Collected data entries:
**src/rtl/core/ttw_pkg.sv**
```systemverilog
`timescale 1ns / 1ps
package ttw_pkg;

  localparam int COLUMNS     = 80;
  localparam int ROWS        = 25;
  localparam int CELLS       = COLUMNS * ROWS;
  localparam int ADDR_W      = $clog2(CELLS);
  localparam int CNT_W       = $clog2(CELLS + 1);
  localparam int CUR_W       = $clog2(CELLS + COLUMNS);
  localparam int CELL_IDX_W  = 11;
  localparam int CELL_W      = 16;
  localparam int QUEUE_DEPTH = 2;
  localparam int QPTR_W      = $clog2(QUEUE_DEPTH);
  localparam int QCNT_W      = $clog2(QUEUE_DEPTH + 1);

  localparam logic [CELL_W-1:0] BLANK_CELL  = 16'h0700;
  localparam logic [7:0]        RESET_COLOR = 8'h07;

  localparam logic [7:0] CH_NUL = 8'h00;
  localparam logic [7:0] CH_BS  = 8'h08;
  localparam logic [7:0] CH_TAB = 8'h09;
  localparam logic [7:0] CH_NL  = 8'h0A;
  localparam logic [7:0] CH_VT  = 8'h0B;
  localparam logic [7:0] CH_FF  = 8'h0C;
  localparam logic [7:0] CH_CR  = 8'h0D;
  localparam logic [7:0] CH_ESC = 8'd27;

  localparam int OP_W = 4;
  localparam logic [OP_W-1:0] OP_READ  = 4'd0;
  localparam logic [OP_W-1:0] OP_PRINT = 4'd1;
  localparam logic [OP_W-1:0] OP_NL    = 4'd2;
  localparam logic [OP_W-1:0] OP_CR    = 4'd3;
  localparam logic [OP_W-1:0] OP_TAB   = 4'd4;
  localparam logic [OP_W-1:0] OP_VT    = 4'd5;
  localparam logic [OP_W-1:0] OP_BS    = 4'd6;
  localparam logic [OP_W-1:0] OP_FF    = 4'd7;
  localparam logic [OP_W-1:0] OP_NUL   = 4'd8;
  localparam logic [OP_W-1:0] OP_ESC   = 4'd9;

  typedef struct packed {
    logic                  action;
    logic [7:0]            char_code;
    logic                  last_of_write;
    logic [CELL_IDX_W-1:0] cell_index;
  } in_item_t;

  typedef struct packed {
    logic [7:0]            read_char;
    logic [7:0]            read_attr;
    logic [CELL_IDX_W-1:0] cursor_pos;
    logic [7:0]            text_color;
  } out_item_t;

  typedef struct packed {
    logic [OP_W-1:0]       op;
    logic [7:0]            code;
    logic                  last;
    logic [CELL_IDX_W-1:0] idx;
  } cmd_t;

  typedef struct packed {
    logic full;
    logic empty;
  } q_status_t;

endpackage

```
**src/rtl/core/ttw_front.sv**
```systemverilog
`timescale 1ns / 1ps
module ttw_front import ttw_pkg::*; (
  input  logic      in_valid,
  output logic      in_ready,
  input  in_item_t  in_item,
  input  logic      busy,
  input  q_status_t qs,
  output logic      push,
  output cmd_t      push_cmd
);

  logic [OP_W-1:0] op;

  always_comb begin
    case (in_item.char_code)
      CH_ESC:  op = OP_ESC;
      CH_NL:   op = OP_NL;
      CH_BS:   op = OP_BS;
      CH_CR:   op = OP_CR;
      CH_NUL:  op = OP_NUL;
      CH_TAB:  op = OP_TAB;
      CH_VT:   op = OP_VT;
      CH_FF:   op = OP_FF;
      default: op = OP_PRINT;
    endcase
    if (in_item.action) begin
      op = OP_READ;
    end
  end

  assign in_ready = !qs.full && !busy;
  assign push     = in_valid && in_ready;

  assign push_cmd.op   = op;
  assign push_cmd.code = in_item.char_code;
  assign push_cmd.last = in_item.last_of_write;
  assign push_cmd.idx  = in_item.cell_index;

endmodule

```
* * *
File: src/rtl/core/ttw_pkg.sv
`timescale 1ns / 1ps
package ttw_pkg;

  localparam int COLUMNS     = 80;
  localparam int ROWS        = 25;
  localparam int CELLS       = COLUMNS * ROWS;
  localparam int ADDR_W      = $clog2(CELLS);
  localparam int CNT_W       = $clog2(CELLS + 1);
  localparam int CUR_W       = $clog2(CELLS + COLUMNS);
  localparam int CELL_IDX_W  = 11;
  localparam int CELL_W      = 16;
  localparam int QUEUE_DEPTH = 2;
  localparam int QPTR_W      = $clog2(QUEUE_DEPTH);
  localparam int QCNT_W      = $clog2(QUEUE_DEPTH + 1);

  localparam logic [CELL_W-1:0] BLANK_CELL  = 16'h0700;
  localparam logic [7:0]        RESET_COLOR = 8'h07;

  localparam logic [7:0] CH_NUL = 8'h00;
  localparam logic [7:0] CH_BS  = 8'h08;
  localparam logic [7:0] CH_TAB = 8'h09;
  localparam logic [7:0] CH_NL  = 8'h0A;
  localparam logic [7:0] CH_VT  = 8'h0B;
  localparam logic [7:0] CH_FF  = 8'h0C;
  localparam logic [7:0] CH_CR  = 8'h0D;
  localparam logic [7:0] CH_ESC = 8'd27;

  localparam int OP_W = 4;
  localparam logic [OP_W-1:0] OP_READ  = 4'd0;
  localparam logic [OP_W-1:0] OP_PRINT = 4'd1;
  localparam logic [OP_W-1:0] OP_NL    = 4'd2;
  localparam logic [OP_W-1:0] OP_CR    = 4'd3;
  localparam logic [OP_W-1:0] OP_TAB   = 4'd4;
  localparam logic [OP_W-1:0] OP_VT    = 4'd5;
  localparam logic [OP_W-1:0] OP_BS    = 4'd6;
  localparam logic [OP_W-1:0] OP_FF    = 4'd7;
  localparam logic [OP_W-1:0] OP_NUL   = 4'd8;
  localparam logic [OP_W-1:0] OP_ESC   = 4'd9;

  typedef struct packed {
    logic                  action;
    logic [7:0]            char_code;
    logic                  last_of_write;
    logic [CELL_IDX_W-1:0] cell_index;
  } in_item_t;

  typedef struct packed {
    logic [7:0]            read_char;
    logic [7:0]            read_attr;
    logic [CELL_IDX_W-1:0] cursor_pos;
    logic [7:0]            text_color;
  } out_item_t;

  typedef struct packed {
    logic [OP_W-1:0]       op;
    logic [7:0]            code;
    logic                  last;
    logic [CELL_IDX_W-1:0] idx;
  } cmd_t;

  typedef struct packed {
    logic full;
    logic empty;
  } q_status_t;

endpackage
...
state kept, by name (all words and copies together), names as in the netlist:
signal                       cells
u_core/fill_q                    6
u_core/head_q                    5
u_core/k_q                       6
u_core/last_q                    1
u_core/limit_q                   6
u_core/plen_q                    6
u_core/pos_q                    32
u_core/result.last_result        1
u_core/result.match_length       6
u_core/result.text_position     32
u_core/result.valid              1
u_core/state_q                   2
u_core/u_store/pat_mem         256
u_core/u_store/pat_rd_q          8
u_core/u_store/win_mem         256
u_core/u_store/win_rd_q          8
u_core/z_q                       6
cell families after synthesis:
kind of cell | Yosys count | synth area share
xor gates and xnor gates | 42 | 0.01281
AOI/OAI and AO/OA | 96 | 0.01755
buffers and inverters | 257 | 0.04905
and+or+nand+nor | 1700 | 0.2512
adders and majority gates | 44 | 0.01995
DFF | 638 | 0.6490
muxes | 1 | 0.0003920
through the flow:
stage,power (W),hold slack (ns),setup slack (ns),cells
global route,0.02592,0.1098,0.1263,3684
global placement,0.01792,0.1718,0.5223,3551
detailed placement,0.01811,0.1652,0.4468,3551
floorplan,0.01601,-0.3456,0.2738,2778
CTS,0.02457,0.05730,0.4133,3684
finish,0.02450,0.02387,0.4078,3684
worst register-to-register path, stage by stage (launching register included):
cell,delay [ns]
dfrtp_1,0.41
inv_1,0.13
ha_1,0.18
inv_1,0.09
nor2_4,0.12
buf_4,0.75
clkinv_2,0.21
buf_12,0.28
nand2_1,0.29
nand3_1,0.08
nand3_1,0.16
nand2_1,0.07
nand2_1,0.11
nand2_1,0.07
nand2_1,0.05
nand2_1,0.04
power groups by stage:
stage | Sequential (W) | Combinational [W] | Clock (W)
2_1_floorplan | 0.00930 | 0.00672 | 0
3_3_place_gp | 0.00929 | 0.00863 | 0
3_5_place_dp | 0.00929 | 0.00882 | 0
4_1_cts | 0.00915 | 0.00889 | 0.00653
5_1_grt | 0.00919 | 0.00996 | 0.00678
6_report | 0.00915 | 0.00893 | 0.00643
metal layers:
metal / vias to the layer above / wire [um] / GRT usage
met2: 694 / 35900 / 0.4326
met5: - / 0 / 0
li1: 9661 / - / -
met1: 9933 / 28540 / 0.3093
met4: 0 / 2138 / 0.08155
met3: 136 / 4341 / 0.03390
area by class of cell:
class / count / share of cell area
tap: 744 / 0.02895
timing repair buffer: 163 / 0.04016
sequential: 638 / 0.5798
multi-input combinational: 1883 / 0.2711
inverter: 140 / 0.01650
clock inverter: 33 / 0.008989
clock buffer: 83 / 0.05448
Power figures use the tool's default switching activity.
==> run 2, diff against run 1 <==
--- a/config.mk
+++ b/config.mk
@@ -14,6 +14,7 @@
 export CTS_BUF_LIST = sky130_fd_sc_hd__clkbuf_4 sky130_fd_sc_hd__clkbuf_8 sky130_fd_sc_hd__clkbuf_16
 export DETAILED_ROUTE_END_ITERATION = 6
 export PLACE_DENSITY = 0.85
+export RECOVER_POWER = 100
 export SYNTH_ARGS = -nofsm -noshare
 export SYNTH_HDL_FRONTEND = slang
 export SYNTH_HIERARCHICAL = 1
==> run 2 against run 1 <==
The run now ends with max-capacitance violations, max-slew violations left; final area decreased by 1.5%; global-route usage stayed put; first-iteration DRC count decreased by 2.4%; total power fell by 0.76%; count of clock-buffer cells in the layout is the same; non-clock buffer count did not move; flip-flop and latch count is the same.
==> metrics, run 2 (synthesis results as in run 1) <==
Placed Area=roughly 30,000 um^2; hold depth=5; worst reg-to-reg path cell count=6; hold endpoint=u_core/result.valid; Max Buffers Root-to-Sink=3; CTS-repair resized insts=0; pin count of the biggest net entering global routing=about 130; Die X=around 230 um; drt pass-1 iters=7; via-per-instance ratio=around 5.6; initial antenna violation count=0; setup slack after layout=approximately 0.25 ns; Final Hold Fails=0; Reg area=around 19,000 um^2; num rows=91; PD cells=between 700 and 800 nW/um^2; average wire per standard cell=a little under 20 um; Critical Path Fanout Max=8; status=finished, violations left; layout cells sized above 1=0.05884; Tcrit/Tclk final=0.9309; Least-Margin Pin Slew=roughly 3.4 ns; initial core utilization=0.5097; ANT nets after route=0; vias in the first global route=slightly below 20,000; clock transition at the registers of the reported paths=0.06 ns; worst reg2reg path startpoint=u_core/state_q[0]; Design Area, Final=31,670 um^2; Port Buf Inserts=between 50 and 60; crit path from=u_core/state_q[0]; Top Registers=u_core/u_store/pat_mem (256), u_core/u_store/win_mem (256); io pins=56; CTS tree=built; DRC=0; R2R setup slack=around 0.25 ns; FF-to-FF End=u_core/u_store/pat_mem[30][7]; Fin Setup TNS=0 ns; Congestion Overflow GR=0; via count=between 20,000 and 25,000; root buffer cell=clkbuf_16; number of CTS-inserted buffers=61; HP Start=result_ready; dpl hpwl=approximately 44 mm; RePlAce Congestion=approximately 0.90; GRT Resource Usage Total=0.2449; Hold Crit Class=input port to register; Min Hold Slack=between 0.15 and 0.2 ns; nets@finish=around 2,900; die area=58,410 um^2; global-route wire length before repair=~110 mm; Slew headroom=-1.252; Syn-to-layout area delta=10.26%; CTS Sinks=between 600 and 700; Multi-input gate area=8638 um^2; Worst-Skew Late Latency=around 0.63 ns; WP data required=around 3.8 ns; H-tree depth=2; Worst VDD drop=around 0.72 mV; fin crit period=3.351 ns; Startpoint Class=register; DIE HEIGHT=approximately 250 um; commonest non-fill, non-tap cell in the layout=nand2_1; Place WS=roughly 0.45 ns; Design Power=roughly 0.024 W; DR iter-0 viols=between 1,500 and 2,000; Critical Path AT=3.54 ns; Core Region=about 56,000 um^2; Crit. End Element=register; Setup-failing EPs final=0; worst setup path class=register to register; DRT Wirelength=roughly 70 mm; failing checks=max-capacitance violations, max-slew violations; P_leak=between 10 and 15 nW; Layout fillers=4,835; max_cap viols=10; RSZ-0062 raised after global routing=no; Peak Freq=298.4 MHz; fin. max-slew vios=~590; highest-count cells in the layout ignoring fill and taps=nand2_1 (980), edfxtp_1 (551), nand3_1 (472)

• [Exercise requirements] From the entries above, return exactly the line containing "nand2_1,0.05", the line containing "5_1_grt | 0.00919 | 0.00996 | 0.00678", and all lines between, and nothing else.

• [Completed exercise]
nand2_1,0.05
nand2_1,0.04
power groups by stage:
stage | Sequential (W) | Combinational [W] | Clock (W)
2_1_floorplan | 0.00930 | 0.00672 | 0
3_3_place_gp | 0.00929 | 0.00863 | 0
3_5_place_dp | 0.00929 | 0.00882 | 0
4_1_cts | 0.00915 | 0.00889 | 0.00653
5_1_grt | 0.00919 | 0.00996 | 0.00678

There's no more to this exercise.